Origin: Hou Gang Village, Anhui, China Cultivar: Shi Da Cha Zhong Harvest: April 15-30, 2018 Picking Standard: 1 bud with 2-3 open leaves Tea Master: Wang Fang Sheng
Invented in the early 20th century in the town of Tai Ping, this unique green tea is as striking to taste as it is to look at. The flavor is bright, fresh and green with a sweet, slightly floral flavor. The leaves retain their characteristic flat shape even after multiple infusions; brew in a tall vessel to fully appreciate the beautiful leaf shape.
Here is a brief description of how this tea is processed:
Initial pan-firing occurs soon after picking to prevent leaves from darkening or browning.

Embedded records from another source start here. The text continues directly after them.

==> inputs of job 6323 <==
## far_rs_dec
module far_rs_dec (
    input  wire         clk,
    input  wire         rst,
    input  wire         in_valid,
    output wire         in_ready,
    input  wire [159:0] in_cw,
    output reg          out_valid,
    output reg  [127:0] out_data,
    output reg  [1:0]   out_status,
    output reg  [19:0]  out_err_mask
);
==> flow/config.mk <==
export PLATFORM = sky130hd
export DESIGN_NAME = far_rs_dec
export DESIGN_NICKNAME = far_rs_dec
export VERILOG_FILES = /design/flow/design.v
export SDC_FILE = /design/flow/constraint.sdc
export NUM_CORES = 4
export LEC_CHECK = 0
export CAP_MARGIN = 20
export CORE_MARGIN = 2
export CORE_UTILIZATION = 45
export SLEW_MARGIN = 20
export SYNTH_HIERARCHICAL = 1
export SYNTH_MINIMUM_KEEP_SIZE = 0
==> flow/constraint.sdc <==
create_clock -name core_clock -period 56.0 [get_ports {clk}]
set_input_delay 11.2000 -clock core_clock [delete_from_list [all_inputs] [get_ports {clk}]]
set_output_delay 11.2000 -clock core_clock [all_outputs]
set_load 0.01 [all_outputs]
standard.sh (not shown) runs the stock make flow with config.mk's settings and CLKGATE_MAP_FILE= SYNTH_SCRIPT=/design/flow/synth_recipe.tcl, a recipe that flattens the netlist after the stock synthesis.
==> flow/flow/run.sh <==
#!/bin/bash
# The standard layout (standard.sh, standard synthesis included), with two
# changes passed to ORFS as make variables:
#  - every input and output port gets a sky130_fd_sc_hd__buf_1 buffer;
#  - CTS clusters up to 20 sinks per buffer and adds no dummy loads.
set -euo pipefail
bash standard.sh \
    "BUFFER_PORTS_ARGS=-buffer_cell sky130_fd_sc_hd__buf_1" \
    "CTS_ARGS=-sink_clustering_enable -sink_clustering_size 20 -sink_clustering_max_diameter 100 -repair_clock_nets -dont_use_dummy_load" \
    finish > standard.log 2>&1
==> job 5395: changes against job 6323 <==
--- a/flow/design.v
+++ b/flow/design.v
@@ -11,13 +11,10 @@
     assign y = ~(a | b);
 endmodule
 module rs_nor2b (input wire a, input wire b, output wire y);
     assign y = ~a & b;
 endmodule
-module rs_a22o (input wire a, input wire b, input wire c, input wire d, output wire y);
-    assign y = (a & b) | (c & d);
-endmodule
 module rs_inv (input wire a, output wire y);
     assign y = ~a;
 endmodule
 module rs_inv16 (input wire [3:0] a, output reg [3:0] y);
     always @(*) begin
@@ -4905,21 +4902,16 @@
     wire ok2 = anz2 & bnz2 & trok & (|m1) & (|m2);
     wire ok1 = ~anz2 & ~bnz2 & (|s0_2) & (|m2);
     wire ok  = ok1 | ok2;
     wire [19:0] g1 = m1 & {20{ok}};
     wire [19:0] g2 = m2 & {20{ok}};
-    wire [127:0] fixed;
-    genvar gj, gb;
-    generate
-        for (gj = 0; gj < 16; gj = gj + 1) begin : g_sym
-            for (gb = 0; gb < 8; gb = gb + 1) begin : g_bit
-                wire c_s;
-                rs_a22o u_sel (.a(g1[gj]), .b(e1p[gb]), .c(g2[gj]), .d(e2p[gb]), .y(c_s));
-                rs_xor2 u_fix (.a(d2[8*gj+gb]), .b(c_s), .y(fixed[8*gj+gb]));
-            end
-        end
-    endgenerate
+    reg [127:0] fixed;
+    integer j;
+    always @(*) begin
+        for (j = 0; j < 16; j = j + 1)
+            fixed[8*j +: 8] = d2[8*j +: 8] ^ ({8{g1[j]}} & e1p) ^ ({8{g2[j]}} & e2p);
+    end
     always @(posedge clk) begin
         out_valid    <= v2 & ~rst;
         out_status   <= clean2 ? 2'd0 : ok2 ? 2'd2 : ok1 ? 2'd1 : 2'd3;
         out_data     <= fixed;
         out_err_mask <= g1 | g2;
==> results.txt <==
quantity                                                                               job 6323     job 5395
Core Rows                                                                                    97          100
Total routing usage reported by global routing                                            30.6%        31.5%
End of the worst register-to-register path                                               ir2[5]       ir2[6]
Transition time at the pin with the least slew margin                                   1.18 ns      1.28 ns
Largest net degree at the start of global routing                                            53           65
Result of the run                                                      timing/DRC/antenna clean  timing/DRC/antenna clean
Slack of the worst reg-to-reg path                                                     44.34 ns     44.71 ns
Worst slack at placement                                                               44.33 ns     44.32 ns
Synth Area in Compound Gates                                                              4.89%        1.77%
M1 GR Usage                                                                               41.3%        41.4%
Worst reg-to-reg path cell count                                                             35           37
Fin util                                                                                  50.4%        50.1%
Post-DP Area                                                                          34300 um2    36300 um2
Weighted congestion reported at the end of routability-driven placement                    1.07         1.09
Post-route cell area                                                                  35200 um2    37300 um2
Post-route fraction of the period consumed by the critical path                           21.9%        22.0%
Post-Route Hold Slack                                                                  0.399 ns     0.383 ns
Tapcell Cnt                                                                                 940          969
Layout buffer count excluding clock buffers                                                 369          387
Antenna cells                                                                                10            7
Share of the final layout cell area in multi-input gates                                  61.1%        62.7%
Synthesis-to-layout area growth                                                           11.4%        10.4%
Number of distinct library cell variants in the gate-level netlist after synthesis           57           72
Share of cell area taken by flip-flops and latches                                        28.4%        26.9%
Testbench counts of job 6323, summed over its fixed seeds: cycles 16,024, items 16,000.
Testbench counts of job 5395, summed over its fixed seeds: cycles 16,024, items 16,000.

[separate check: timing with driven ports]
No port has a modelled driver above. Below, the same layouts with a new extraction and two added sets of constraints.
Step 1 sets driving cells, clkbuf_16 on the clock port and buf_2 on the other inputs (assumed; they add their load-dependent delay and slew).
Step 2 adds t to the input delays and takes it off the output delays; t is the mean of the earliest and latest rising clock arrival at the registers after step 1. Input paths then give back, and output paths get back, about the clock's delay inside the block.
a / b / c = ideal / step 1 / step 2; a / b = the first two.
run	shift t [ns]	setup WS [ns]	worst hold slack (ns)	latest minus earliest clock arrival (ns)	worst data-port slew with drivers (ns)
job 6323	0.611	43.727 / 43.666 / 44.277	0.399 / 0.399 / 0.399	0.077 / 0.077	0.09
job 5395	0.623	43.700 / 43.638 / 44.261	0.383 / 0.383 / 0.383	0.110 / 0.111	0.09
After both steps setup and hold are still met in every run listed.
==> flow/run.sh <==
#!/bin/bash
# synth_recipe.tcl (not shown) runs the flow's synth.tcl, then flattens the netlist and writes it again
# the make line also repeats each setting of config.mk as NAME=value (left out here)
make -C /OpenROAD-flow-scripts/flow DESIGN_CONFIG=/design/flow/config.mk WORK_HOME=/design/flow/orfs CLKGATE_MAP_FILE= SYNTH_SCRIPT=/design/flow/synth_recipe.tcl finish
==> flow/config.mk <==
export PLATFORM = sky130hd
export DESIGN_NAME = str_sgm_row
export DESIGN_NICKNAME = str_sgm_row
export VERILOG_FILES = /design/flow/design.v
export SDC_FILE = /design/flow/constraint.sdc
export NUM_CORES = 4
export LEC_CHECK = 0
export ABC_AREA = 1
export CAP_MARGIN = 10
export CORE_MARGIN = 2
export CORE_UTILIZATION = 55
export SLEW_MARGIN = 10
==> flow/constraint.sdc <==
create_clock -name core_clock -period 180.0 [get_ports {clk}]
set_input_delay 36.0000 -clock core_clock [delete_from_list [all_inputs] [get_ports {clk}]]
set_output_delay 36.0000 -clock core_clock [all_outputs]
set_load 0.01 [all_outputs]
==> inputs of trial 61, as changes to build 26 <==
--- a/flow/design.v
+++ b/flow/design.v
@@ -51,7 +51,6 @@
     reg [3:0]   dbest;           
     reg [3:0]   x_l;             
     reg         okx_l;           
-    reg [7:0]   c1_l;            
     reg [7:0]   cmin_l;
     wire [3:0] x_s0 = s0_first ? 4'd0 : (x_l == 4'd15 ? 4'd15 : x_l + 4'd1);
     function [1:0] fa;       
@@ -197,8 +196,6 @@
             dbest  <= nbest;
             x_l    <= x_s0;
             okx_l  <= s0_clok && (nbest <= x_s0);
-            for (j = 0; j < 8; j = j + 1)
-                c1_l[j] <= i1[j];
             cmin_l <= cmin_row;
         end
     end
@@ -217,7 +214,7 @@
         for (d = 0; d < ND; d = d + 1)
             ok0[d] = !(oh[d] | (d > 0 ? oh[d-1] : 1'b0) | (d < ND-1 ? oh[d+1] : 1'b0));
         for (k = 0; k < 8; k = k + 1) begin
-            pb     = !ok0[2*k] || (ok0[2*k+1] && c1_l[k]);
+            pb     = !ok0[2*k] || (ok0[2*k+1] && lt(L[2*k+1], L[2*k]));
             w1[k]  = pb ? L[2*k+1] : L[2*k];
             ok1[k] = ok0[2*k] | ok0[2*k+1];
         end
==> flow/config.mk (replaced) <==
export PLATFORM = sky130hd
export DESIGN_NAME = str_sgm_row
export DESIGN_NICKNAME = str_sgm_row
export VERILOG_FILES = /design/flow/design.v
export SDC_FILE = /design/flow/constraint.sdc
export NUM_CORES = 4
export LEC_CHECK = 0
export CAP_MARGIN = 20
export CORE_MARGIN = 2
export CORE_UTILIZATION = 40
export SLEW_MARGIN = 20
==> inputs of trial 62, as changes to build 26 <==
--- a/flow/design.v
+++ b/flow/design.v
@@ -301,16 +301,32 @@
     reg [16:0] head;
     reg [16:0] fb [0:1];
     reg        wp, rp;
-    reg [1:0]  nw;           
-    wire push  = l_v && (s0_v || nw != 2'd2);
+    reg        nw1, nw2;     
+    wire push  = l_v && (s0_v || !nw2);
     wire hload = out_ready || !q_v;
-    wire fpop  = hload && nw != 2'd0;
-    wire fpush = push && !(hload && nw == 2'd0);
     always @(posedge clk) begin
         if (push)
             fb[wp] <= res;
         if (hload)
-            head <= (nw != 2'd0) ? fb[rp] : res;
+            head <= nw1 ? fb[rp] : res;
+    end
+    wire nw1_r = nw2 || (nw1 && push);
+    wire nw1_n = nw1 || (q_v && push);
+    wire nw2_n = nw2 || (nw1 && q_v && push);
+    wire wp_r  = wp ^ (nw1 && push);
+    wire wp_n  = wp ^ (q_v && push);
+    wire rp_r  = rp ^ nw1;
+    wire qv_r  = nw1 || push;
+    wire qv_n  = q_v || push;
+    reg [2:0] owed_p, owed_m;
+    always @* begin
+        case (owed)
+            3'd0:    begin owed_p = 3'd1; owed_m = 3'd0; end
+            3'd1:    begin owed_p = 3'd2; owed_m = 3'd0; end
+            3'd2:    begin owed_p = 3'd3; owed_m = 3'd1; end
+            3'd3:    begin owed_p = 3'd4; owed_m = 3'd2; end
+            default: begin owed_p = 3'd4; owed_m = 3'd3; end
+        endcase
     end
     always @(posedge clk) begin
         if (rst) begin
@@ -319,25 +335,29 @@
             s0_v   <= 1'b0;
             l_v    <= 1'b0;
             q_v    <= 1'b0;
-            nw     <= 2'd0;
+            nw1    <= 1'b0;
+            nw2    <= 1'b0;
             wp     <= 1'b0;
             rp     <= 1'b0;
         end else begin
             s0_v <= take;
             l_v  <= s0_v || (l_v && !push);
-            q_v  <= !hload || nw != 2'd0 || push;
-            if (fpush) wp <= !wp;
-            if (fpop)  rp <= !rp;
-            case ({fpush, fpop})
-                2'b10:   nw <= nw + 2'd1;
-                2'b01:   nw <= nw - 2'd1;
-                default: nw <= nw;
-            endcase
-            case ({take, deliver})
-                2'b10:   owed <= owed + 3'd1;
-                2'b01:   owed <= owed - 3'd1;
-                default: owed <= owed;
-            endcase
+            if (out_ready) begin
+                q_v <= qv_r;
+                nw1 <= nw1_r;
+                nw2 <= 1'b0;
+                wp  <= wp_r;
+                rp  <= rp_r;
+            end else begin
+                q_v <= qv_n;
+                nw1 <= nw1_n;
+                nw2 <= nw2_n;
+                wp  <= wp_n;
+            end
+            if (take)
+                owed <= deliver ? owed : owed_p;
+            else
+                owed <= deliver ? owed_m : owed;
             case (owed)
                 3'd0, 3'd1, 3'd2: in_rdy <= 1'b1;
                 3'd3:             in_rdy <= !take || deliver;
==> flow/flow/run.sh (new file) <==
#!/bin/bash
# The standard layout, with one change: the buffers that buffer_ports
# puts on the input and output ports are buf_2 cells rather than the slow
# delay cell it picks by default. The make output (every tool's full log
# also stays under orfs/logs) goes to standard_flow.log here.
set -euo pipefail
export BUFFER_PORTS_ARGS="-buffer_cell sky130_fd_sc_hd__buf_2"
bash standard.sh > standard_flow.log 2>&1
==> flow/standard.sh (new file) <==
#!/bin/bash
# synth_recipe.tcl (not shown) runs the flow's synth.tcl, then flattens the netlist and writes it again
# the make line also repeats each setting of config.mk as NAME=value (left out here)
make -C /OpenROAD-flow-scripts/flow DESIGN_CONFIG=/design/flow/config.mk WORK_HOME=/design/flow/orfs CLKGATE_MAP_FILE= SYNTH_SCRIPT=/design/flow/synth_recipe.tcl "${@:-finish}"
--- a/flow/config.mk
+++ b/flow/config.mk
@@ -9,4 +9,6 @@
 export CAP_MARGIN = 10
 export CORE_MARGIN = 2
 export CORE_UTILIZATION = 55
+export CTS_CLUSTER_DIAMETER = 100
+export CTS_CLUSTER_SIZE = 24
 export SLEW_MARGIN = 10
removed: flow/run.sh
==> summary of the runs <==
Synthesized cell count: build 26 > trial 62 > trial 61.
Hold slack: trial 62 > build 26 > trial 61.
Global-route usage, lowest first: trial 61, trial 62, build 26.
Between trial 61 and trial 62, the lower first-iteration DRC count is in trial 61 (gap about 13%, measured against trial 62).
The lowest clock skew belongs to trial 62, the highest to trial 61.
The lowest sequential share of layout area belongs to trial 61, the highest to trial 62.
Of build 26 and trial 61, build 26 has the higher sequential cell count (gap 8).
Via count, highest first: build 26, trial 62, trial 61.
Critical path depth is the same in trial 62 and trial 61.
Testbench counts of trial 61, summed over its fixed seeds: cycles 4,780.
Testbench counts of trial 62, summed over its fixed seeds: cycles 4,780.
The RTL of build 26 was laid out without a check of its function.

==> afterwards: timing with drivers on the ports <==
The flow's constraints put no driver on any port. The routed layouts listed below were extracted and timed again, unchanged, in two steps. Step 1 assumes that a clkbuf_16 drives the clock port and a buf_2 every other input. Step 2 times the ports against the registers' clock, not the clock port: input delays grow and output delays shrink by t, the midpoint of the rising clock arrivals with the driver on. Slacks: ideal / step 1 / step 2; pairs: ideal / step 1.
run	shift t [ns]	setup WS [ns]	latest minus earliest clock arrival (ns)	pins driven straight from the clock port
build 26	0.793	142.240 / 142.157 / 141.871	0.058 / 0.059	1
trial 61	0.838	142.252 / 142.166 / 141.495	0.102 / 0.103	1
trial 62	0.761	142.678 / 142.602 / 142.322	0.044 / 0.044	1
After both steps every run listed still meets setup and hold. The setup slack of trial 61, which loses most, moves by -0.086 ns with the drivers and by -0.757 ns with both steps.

A second pan-firing occurs over a lower temperature with tea makers manually squeezing the leaves and buds together.
Over the course of about an hour, the tea leaves are moved through a series of four wooden boxes heated by charcoal, each slightly cooler than the last. This removes much of the moisture.
Processors then lay out the leaves in a manual press layered between steel screens. This gives the leaves their characteristic flat shape and texture.
After shaping, the leaves are roasted one final time to remove even more moisture.
Before the tea is considered finished, the processors wrap it in cloth or paper inside of a ceramic vessel with limestone and bamboo leaves at the bottom. The limestone wicks any remaining moisture to fully stabilize the leaves for storage. It is thought that the bamboo leaf padding imparts a subtle flavor of the region's bamboo forest.